Alla Fucina Machiavelli la vita di Nadia Murad, Nobel per la Pace 2018

Stasera alle 21 in Via Madonna del Terraglio la proiezione del film “Sulle sue spalle” di Alexandria Bombach. Il terzo e ultimo appuntamento della rassegna “zona xx”, organizzata in collaborazione con la Fucina Culturale Machiavelli, ci porterà nella vita di Nadia Murad, premio Nobel per la pace 2018 e attivista per i diritti umani.

Dopo essere sopravvissuta al genocidio degli Yazidi nell’Iraq del nord del 2014 ed essere sfuggita alla alla cattura e alle violenze subite per mano dell’Isis, la giovane Nadia Murad a soli 23 anni testimonia davanti al Consiglio di Sicurezza dell’Onu, che viene ascoltato in tutto il mondo.

Nadia diventa immediatamente il volto degli Yazidi – una minoranza religiosa storicamente perseguitata e senza voce.

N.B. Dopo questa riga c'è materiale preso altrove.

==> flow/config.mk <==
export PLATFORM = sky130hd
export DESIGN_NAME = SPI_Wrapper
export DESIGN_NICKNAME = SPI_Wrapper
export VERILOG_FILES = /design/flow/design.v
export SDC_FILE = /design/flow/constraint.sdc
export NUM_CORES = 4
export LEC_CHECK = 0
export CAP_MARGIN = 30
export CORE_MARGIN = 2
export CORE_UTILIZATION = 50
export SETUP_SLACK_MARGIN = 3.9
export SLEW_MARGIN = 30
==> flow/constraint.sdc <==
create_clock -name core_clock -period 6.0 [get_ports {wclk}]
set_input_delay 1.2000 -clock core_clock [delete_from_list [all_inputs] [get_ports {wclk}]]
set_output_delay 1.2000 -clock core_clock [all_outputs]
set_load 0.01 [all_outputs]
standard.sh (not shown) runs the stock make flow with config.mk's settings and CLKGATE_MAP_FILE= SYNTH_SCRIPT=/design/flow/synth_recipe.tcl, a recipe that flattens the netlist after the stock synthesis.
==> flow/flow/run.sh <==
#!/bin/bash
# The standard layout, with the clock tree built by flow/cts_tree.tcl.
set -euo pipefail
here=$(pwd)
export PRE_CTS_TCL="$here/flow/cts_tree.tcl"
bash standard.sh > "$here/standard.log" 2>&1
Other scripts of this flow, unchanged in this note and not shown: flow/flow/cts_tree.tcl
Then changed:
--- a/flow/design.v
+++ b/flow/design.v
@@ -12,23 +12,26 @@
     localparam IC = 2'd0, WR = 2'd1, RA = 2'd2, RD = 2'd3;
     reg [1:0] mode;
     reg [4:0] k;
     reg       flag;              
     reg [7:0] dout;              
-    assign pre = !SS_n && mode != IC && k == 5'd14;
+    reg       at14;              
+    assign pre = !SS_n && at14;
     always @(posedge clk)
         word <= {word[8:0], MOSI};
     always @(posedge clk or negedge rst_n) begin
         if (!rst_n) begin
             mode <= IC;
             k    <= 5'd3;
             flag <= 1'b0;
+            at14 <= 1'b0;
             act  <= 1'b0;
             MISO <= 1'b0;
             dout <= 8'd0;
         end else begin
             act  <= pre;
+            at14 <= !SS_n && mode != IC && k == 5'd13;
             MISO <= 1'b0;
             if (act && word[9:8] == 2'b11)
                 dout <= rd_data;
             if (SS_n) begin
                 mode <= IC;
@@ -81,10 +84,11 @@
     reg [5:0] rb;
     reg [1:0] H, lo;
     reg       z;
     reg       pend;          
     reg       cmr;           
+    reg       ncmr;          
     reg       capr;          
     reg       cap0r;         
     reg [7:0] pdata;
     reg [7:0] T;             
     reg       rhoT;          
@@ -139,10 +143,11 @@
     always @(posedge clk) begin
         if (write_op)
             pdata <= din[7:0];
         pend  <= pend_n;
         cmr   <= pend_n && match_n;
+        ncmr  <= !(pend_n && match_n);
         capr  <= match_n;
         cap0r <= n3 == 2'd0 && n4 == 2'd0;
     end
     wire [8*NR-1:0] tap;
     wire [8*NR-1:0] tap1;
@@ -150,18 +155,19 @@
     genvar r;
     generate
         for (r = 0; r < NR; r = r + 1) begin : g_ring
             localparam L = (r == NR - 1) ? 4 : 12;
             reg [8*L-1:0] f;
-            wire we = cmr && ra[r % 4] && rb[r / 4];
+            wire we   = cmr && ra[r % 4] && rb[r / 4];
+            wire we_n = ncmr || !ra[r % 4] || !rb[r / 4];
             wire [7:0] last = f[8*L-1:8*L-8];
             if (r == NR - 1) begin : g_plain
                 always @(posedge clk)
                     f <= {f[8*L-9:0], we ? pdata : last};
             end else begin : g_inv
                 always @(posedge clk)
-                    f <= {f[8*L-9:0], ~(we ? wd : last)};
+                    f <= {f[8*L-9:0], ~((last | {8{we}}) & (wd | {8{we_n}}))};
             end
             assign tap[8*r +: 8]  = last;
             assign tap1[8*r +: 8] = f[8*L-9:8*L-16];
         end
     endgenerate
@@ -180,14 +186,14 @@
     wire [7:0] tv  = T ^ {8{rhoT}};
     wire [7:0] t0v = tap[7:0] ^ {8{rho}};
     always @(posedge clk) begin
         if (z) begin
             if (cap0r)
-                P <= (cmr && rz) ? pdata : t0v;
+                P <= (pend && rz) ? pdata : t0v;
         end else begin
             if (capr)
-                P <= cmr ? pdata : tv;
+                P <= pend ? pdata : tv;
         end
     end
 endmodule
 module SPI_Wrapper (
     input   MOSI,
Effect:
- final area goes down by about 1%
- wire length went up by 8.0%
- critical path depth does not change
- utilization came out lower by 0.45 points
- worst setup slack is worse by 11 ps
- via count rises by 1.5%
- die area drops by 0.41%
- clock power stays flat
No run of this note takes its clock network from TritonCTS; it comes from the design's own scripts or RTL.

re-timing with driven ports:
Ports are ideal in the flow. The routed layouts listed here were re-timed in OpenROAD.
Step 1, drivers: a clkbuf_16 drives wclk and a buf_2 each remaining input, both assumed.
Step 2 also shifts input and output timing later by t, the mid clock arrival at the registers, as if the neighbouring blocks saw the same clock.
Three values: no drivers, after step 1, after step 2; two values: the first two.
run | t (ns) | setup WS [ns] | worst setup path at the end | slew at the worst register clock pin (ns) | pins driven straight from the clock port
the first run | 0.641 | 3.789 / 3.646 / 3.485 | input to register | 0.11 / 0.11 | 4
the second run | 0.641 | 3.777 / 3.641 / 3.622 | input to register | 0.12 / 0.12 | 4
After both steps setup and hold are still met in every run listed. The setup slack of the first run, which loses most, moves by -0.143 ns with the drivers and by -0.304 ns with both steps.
Source: an optimization exercise on an open RTL-to-GDS flow (aim: small area, a short achievable clock period and few clock cycles). Production flows keep margins and buffers that such runs may drop.
At most, simulation tests tie the RTL to the original design; equivalence was not proved.
The RTL of runs 1 and 2 was laid out without a check of its function.
Power and IR drop assume default switching activity.

<file path="design/flow/constraint.sdc">
create_clock -name core_clock -period 5.5 [get_ports {clk}]
set_input_delay 1.1000 -clock core_clock [delete_from_list [all_inputs] [get_ports {clk}]]
set_output_delay 1.1000 -clock core_clock [all_outputs]
set_load 0.01 [all_outputs]
</file>
<file path="design/flow/design.v">
module algo_3_final (
    input  wire        clk,
    input  wire        reset,       
    input  wire        trigger,     
    input  wire        pix_valid,
    input  wire [7:0]  pix_data,
    output wire        pix_ready,
    input  wire [10:0] data_ram_i,
    output wire [10:0] data_ram_o,
    output wire [10:0] addr_ram,
    output wire        we,
    input  wire [13:0] data_ram_energia_i,
    output wire [13:0] data_ram_energia_o,
    output wire [10:0] addr_ram_energia,
    input  wire [5:0]  data_ram_cantidad_i,
    output wire [5:0]  data_ram_cantidad_o,
    output wire [10:0] addr_ram_cantidad,
    output wire        fin_signal
);
  localparam integer PIXELS  = 7081;
  localparam integer RING    = 99;     
  localparam integer DLY     = 92;     
  localparam [6:0]   SCRATCH = 7'd127;
  wire restart = !reset || trigger;
  reg        fin, rdy, we_r;
  reg [12:0] rem;         
  reg        open;        
  reg [7:0]  vb;          
  reg        vb_valid;
  reg [1:0]  st;          
  reg        fwr;         
  reg        clr;         
  reg [6:0]  a_f;
  reg [10:0] a_e;
  reg [13:0] d_e;
  reg [5:0]  d_c;
  reg [10:0] label_r;     
  reg [10:0] lab2;        
  reg        lab1z, lab2z;
  reg [10:0] U, UR, M3;   
  reg        M3z;
  reg [10:0] s0, s1, s2;  
  reg [2:0]  cidx, uidx;  
  reg        cap, cap_ok, ok1;
  reg [6:0]  wptr;
  reg        filled;
  reg [6:0]  col;         
  reg        mL;          
  reg        mULn, mURn;  
  reg [6:0]  ring;        
  reg        i1;          
  reg [10:0] nxt;         
  reg        wrapped;
  reg [11:0] cf;          
  assign pix_ready           = rdy;
  assign we                  = we_r;
  assign fin_signal          = fin;
  assign data_ram_o          = label_r;
  assign addr_ram            = {4'd0, a_f};
  assign addr_ram_energia    = a_e;
  assign addr_ram_cantidad   = a_e;
  assign data_ram_energia_o  = d_e;
  assign data_ram_cantidad_o = d_c;
  wire accept = pix_valid && rdy;
  wire can    = (st == 2'd0) || (st == 2'd3);
  wire proc   = vb_valid && can;
  wire        vnz   = |vb;
  wire [10:0] lft   = i1 ? lab2 : label_r;
  wire        gt1   = label_r > M3;
  wire        gt2   = lab2 > M3;
  wire        gt    = !mL && (i1 ? gt2 : gt1);
  wire        lftz  = mL | (i1 ? lab2z : lab1z);
  wire        allz  = lftz & M3z;
  wire        selmx = vnz & !allz;
  wire        selnx = vnz & allz;
  wire [10:0] lab   = (selmx & gt) ? lft :
                      selmx ? M3 : (selnx ? nxt : 11'd0);
  wire        labz  = !vnz | (allz & (nxt == 11'd0));
  wire        op_new = vnz & allz & !wrapped;
  wire        op_rmw = vnz & !labz & !op_new;
  wire        p_new  = proc & op_new;
  wire        p_rmw  = proc & op_rmw;
  wire        alloc  = proc & vnz & allz;
  wire [10:0] s = ({11{uidx[0]}} & s0) | ({11{uidx[1]}} & s1) | ({11{uidx[2]}} & s2);
  wire [10:0] a = mULn ? 11'd0 : U;
  wire [10:0] b = UR;
  wire [10:0] c = mURn ? 11'd0 : s;
  wire        ab = a < b, ac = a < c, bc = b < c;
  wire [10:0] m3n = (!ab && !ac) ? a : (!bc ? b : c);
  wire        eqr   = (cf == {1'b0, nxt});
  wire [11:0] cf_n  = cf + {11'd0, clr | (alloc & eqr)};
  wire [1:0]  st_n  = p_rmw ? 2'd1 : (st == 2'd1) ? 2'd2 : (st == 2'd2) ? 2'd3 : 2'd0;
  wire        fin_n = fin | (!open && !vb_valid && can && cf_n[11]);
  wire        we_n  = !fin_n && (st_n != 2'd1);
  wire        lab_n = p_new | p_rmw;              
  wire        lbr_n = (st == 2'd2);               
  wire        fwr_n = (proc & !op_rmw) | (st == 2'd1);
  wire        vbv_n = accept | (vb_valid & !proc);
  wire        open_n = open & !(accept & (rem == 13'd1));
  wire        clr_n = we_n & !lab_n & !lbr_n & (st_n != 2'd2) & !cf_n[11];
  always @(posedge clk) begin
    if (restart) begin
      fin <= 1'b0; rdy <= 1'b1; we_r <= 1'b1;
      rem <= PIXELS[12:0]; open <= 1'b1;
      vb <= 8'd0; vb_valid <= 1'b0;
      st <= 2'd0; fwr <= 1'b0; clr <= 1'b1;
      a_f <= SCRATCH; a_e <= 11'd1; d_e <= 14'd0; d_c <= 6'd0;
      label_r <= 11'd0; lab2 <= 11'd0; lab1z <= 1'b1; lab2z <= 1'b1;
      U <= 11'd0; UR <= 11'd0; M3 <= 11'd0; M3z <= 1'b1;
      s0 <= 11'd0; s1 <= 11'd0; s2 <= 11'd0;
      cidx <= 3'b001; uidx <= 3'b001; cap <= 1'b0; cap_ok <= 1'b0; ok1 <= 1'b0;
      wptr <= 7'd0; filled <= 1'b0;
      col <= 7'd1; mL <= 1'b1; mULn <= 1'b0; mURn <= 1'b0;
      ring <= 7'd1; i1 <= 1'b1;
      nxt <= 11'd1; wrapped <= 1'b0; cf <= 12'd1;
    end else begin
      if (accept) begin
        vb  <= pix_data;
        rem <= rem - 13'd1;
      end
      vb_valid <= vbv_n;
      open     <= open_n;
      rdy      <= !fin_n && open_n && (!vbv_n || st_n == 2'd0 || st_n == 2'd3);
      fin      <= fin_n;
      we_r     <= we_n;
      st       <= st_n;
      cf       <= cf_n;
      clr      <= clr_n;
      fwr <= fwr_n;
      ok1 <= filled;
      a_f <= fwr_n ? wptr : SCRATCH;
      if (fwr_n) begin
        if (wptr == DLY - 1) begin wptr <= 7'd0; filled <= 1'b1; end
        else wptr <= wptr + 7'd1;
      end
      a_e <= lab_n ? lab : (lbr_n ? label_r : cf_n[10:0]);
      if (lab_n) begin
        d_e <= {6'd0, vb};
        d_c <= 6'd1;
      end else if (st == 2'd2) begin
        d_e <= data_ram_energia_i + d_e;
        d_c <= data_ram_cantidad_i + 6'd1;
      end else if (st != 2'd1) begin
        d_e <= 14'd0;
        d_c <= 6'd0;
      end
      cap    <= fwr;
      cap_ok <= ok1;
      if (cap) begin
        if (cidx[0]) s0 <= cap_ok ? data_ram_i : 11'd0;
        if (cidx[1]) s1 <= cap_ok ? data_ram_i : 11'd0;
        if (cidx[2]) s2 <= cap_ok ? data_ram_i : 11'd0;
        cidx <= {cidx[1:0], cidx[2]};
      end
      if (proc) begin
        label_r <= lab; lab1z <= labz;
        lab2 <= label_r; lab2z <= lab1z;
        U <= UR; UR <= s;
        M3 <= m3n; M3z <= (m3n == 11'd0);
        uidx <= {uidx[1:0], uidx[2]};
        col  <= (col == 7'd97) ? 7'd1 : col + 7'd1;
        mL   <= (col == 7'd97);
        mULn <= (col == 7'd96);
        mURn <= (col == 7'd95);
        ring <= (ring == RING) ? 7'd1 : ring + 7'd1;
        i1   <= (ring == RING);
        if (alloc) begin
          nxt <= nxt + 11'd1;
          if (nxt == 11'd2047) wrapped <= 1'b1;
        end
      end
    end
  end
endmodule
</file>
Context: an optimization exercise on an open-source flow, tuned for small area and a short achievable clock period. The choices shown serve that exercise and are no tape-out recipe.
At most, simulation tests tie the RTL to the original design; equivalence was not proved.
Power is estimated from default activity; no workload was simulated.

==> flow/design.v <==
module gca_dlnv(
    input [31:0]    coord0,
    input [31:0]    coord1,
    input           ld,
    input           step,
    input           CLK,
    output          FC,
    output [20:0]   ADDR
);
    wire [10:0] xs = coord0[10:0];
    wire [9:0]  ys = coord0[20:11];
    wire [10:0] x1 = coord1[10:0];
    wire [9:0]  y1 = coord1[20:11];
    reg  [10:0] x;
    reg  [9:0]  y;
    reg         sx, sy;      
    reg  [10:0] dx;          
    reg  [9:0]  dy;          
    reg  [11:0] q;           
    reg         xmaj_n;      
    reg  [11:0] h;           
    reg         eqx, eqy;    
    wire xmaj = q[11];
    wire [11:0] tx  = {1'b0, x1} + {1'b0, ~xs};
    wire [10:0] ty  = {1'b0, y1} + {1'b0, ~ys};
    wire [10:0] tx1 = x1 + ~xs + 11'd1;
    wire [9:0]  ty1 = y1 + ~ys + 10'd1;
    wire [10:0] adx = tx[11] ? tx1 : ~tx[10:0];
    wire [9:0]  ady = ty[10] ? ty1 : ~ty[9:0];
    wire [11:0] qn = {2'b0, dy} - {1'b0, dx};
    wire [11:0] h0 = q + (xmaj_n ? ~{3'b0, dy[9:1]} : {2'b0, dx[10:1]});
    wire gox = xmaj | h[11];         
    wire goy = xmaj_n | ~h[11];      
    wire both = gox & goy;
    wire [11:0] sa = xmaj ? {2'b0, dy} : ~{1'b0, dx};
    wire [11:0] hs = h + (both ? q : sa) + {11'd0, ~both & xmaj_n};
    wire mx = step & gox;
    wire my = step & goy;
    wire [10:0] wx = x ^ {11{sx}};
    wire [9:0]  wy = y ^ {10{sy}};
    wire [10:0] fx;
    wire [9:0]  fy;
    assign fx[0] = 1'b1;
    assign fy[0] = 1'b1;
    genvar i;
    generate
        for (i = 1; i < 11; i = i + 1) begin : gfx
            assign fx[i] = &wx[i-1:0];
        end
        for (i = 1; i < 10; i = i + 1) begin : gfy
            assign fy[i] = &wy[i-1:0];
        end
    endgenerate
    wire [10:0] ex = x ^ x1;
    wire [9:0]  ey = y ^ y1;
    wire eqx_hold = ~|ex;
    wire eqy_hold = ~|ey;
    wire eqx_step = ex == fx;
    wire eqy_step = ey == fy;
    assign ADDR = {y, x};
    assign FC = ~ld & (xmaj ? eqx : eqy);
    always @(posedge CLK) begin
        x <= ld ? xs : x ^ ({11{mx}} & fx);
        y <= ld ? ys : y ^ ({10{my}} & fy);
        eqx <= (mx & ~ld) ? eqx_step : eqx_hold;
        eqy <= (my & ~ld) ? eqy_step : eqy_hold;
        sx <= ~tx[11];
        sy <= ~ty[10];
        dx <= adx;
        dy <= ady;
        q <= qn;
        xmaj_n <= ~qn[11];
        if (ld) begin
            h <= h0;
        end else if (step) begin
            h <= hs;
        end
    end
endmodule
Settings: LEC_CHECK=0, CAP_MARGIN=20, CORE_MARGIN=2, CORE_UTILIZATION=40, SETUP_SLACK_MARGIN=2.2, SLEW_MARGIN=20; clock period 5.0 ns.
standard.sh (not shown) runs the stock make flow with config.mk's settings and CLKGATE_MAP_FILE= SYNTH_SCRIPT=/design/flow/synth_recipe.tcl, a recipe that flattens the netlist after the stock synthesis.
==> flow/flow/run.sh <==
#!/bin/bash
# Own layout flow: the standard ORFS flow (standard.sh) with
#  - ORFS's full/half-adder extraction turned off, so ABC maps the adders
#  - a shorter ABC mapping script (structural choices, then delay mapping)
#  - plain buffers on the ports instead of the delay cells ORFS picks
#  - a clock tree with larger sink clusters and no dummy loads
set -euo pipefail
here=$(pwd)
rm -rf "$here/scripts_mod"
cp -r "$FLOW_HOME/scripts" "$here/scripts_mod"
cp "$here/flow/abc_speed.script" "$here/scripts_mod/abc_speed.script"
export SCRIPTS_DIR="$here/scripts_mod"
export ADDER_MAP_FILE=
export BUFFER_PORTS_ARGS="-buffer_cell sky130_fd_sc_hd__buf_1"
export CTS_ARGS="-sink_clustering_enable -repair_clock_nets -dont_use_dummy_load -sink_clustering_size 40 -sink_clustering_max_diameter 150 -buf_list {sky130_fd_sc_hd__clkbuf_4}"
bash standard.sh > standard.log 2>&1
==> flow/flow/abc_speed.script <==
&get -n
&st
&dch
&nf
&put
Then changed:
--- a/flow/design.v
+++ b/flow/design.v
@@ -26,16 +26,18 @@
     wire [10:0] tx1 = x1 + ~xs + 11'd1;
     wire [9:0]  ty1 = y1 + ~ys + 10'd1;
     wire [10:0] adx = tx[11] ? tx1 : ~tx[10:0];
     wire [9:0]  ady = ty[10] ? ty1 : ~ty[9:0];
     wire [11:0] qn = {2'b0, dy} - {1'b0, dx};
-    wire [11:0] h0 = q + (xmaj_n ? ~{3'b0, dy[9:1]} : {2'b0, dx[10:1]});
+    wire [11:0] sa = xmaj ? {2'b0, dy} : ~{1'b0, dx};
+    wire [12:0] h2 = {q[11], q} + {sa[11], sa};
+    wire [11:0] h0 = h2[12:1];
     wire gox = xmaj | h[11];         
     wire goy = xmaj_n | ~h[11];      
     wire both = gox & goy;
-    wire [11:0] sa = xmaj ? {2'b0, dy} : ~{1'b0, dx};
-    wire [11:0] hs = h + (both ? q : sa) + {11'd0, ~both & xmaj_n};
+    wire [11:0] hm = both ? q : sa;
+    wire [11:0] hs = h + (hm & {12{step}}) + {11'd0, step & ~both & xmaj_n};
     wire mx = step & gox;
     wire my = step & goy;
     wire [10:0] wx = x ^ {11{sx}};
     wire [9:0]  wy = y ^ {10{sy}};
     wire [10:0] fx;
@@ -68,12 +70,8 @@
         sy <= ~ty[10];
         dx <= adx;
         dy <= ady;
         q <= qn;
         xmaj_n <= ~qn[11];
-        if (ld) begin
-            h <= h0;
-        end else if (step) begin
-            h <= hs;
-        end
+        h <= ld ? h0 : hs;
     end
 endmodule
After rerunning:
- worst hold slack gets better by 0.019 ns
- register-to-register slack improved by 0.04 ns
- critical path depth came out lower by 7
- routed wire length grows by 5.2%
- setup slack stays flat
- via count climbs by 2.5%
- combinational power shrinks by 25%
- power fell by 19%
For the second run of this note, only the layout was checked, not whether the RTL still works.

Starts from the design.v that is shown in full above.
export LEC_CHECK = 0
export CAP_MARGIN = 20
export CORE_MARGIN = 2
export CORE_UTILIZATION = 40
export SETUP_SLACK_MARGIN = 2.3
export SLEW_MARGIN = 20
create_clock -name core_clock -period 5.0 [get_ports {CLK}]
Scripts as last shown in full above: flow/flow/run.sh, flow/flow/abc_speed.script
Then changed:
--- a/flow/design.v
+++ b/flow/design.v
@@ -34,5 +34,6 @@
     wire both = gox & goy;
     wire [11:0] sa = xmaj ? {2'b0, dy} : ~{1'b0, dx};
-    wire [11:0] hs = h + (both ? q : sa) + {11'd0, ~both & xmaj_n};
+    wire [11:0] hm = both ? q : sa;
+    wire [11:0] hs = h + (hm & {12{step}}) + {11'd0, step & ~both & xmaj_n};
     wire mx = step & gox;
     wire my = step & goy;
@@ -71,9 +72,5 @@
         q <= qn;
         xmaj_n <= ~qn[11];
-        if (ld) begin
-            h <= h0;
-        end else if (step) begin
-            h <= hs;
-        end
+        h <= ld ? h0 : hs;
     end
 endmodule
Outcome:
- utilization decreases by 0.45 points
- die area decreases by 1.2%
- cell area decreases by about 1.7%
- worst setup slack gets better by 5.9 ps
- cell count decreases by about 0.9%

Starts from the design.v that is shown in full above.
clock: 5.0 ns
lec_check: 0
cap_margin: 20
core_margin: 2
core_utilization: 40
setup_slack_margin: 2.0
slew_margin: 20
==> flow/flow/run.sh <==
#!/bin/bash
# Own layout flow: the standard ORFS flow (standard.sh) with
#  - ORFS's full/half-adder extraction turned off, so ABC maps the adders
#  - a shorter ABC mapping script (structural choices, then delay mapping)
#  - plain buffers on the ports instead of the delay cells ORFS picks
#  - a clock tree with larger sink clusters and no dummy loads
set -euo pipefail
here=$(pwd)
rm -rf "$here/scripts_mod"
cp -r "$FLOW_HOME/scripts" "$here/scripts_mod"
cp "$here/flow/abc_speed.script" "$here/scripts_mod/abc_speed.script"
export SCRIPTS_DIR="$here/scripts_mod"
export ADDER_MAP_FILE=
export BUFFER_PORTS_ARGS="-buffer_cell sky130_fd_sc_hd__buf_1"
export CTS_ARGS="-sink_clustering_enable -repair_clock_nets -dont_use_dummy_load -sink_clustering_size ${CTS_SINKS:-20} -buf_list {sky130_fd_sc_hd__clkbuf_4 sky130_fd_sc_hd__clkbuf_8}"
bash standard.sh > standard.log 2>&1
Scripts as last shown in full above: flow/flow/abc_speed.script
Change:
==> flow/design.v (replaced) <==
module gca_dlnv(
    input [31:0]    coord0,
    input [31:0]    coord1,
    input           ld,
    input           step,
    input           CLK,
    output          FC,
    output [20:0]   ADDR
);
    wire [10:0] xs = coord0[10:0];
    wire [9:0]  ys = coord0[20:11];
    wire [10:0] x1 = coord1[10:0];
    wire [9:0]  y1 = coord1[20:11];
    reg  [10:0] x;
    reg  [9:0]  y;
    reg         sx, sy;      
    reg  [10:0] dx;          
    reg  [9:0]  dy;          
    reg         xmaj;        
    reg         xmaj_n;      
    reg         xmaj_m;      
    reg  [11:0] h;           
    reg         eqx, eqy;    
    wire [11:0] tx  = {1'b0, x1} + {1'b0, ~xs};
    wire [10:0] ty  = {1'b0, y1} + {1'b0, ~ys};
    wire [10:0] tx1 = x1 + ~xs + 11'd1;
    wire [9:0]  ty1 = y1 + ~ys + 10'd1;
    wire [10:0] adx = tx[11] ? tx1 : ~tx[10:0];
    wire [9:0]  ady = ty[10] ? ty1 : ~ty[9:0];
    wire        cmp = dx >= {1'b0, dy};
    wire gox = xmaj | h[11];         
    wire goy = xmaj_n | ~h[11];      
    wire [11:0] sa  = xmaj_m ? {2'b0, dy} : {3'b0, dy[9:1]};
    wire [11:0] sb  = xmaj_m ? ~{2'b0, dx[10:1]} : ~{1'b0, dx};
    wire        sci = xmaj_m ? ~dx[0] : dy[0];
    wire [11:0] h0  = sa + sb + {11'd0, sci};
    wire [11:0] pa = {2'b0, dy & {10{gox}}};
    wire [11:0] pb = ~{1'b0, dx & {11{goy}}};
    wire [11:0] cs = h ^ pa ^ pb;
    wire [11:0] cc = (h & pa) | (h & pb) | (pa & pb);
    wire [11:0] hs = cs + {cc[10:0], 1'b1};
    wire mx = step & ~ld & gox;
    wire my = step & ~ld & goy;
    wire [10:0] wx = x ^ {11{sx}};
    wire [9:0]  wy = y ^ {10{sy}};
    wire [10:0] fx;
    wire [9:0]  fy;
    assign fx[0] = 1'b1;
    assign fy[0] = 1'b1;
    genvar i;
    generate
        for (i = 1; i < 11; i = i + 1) begin : gfx
            assign fx[i] = &wx[i-1:0];
        end
        for (i = 1; i < 10; i = i + 1) begin : gfy
            assign fy[i] = &wy[i-1:0];
        end
    endgenerate
    wire [10:0] xn = ld ? xs : x ^ ({11{mx}} & fx);
    wire [9:0]  yn = ld ? ys : y ^ ({10{my}} & fy);
    assign ADDR = {y, x};
    assign FC = ~ld & (xmaj ? eqx : eqy);
    always @(posedge CLK) begin
        x <= xn;
        y <= yn;
        eqx <= xn == x1;
        eqy <= yn == y1;
        sx <= ~tx[11];
        sy <= ~ty[10];
        dx <= adx;
        dy <= ady;
        xmaj <= cmp;
        xmaj_n <= ~cmp;
        xmaj_m <= cmp;
        if (ld) begin
            h <= h0;
        end else if (step) begin
            h <= hs;
        end
    end
endmodule
After rerunning: The new run produced a clean layout; final cell count went down by 6.7%; clock skew barely changes; worst setup slack loses 67 ps; die area went down by 4.6%; total power went up by 14%; area after synthesis went down by 4.8%; maximum frequency went down by 2.3%; routed wire length went up by 4.8%; via count went down by 0.54%.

Nonostante desideri una vita normale lontano dalla fama, Nadia assume il ruolo di attivista nella speranza di fermare il genocidio in atto e di portare i comandanti dell’ISIS davanti alla giustizia.

Uno studio commovente del sentiero vertiginoso che ha preso la vita di Nadia – dai campi per rifugiati in Grecia alle interviste con i media in cui apre il suo cuore, ai discorsi emotivamente estenuanti davanti alle Nazioni Unite ed un’infinita serie di incontri uno-ad-uno con ufficiali di governi importanti – il film espone la disparità tra il peso che questo lavoro ha per Nadia e la sua determinazione.

Con una precisione ed eleganza formale che si abbina bene con l’atteggiamento calmo e serio di Nadia, la regista Alexandria Bombach ci porta all’interno di un viaggio estenuante, destabilizzante, carico di dolore personale e di profonda urgenza etica.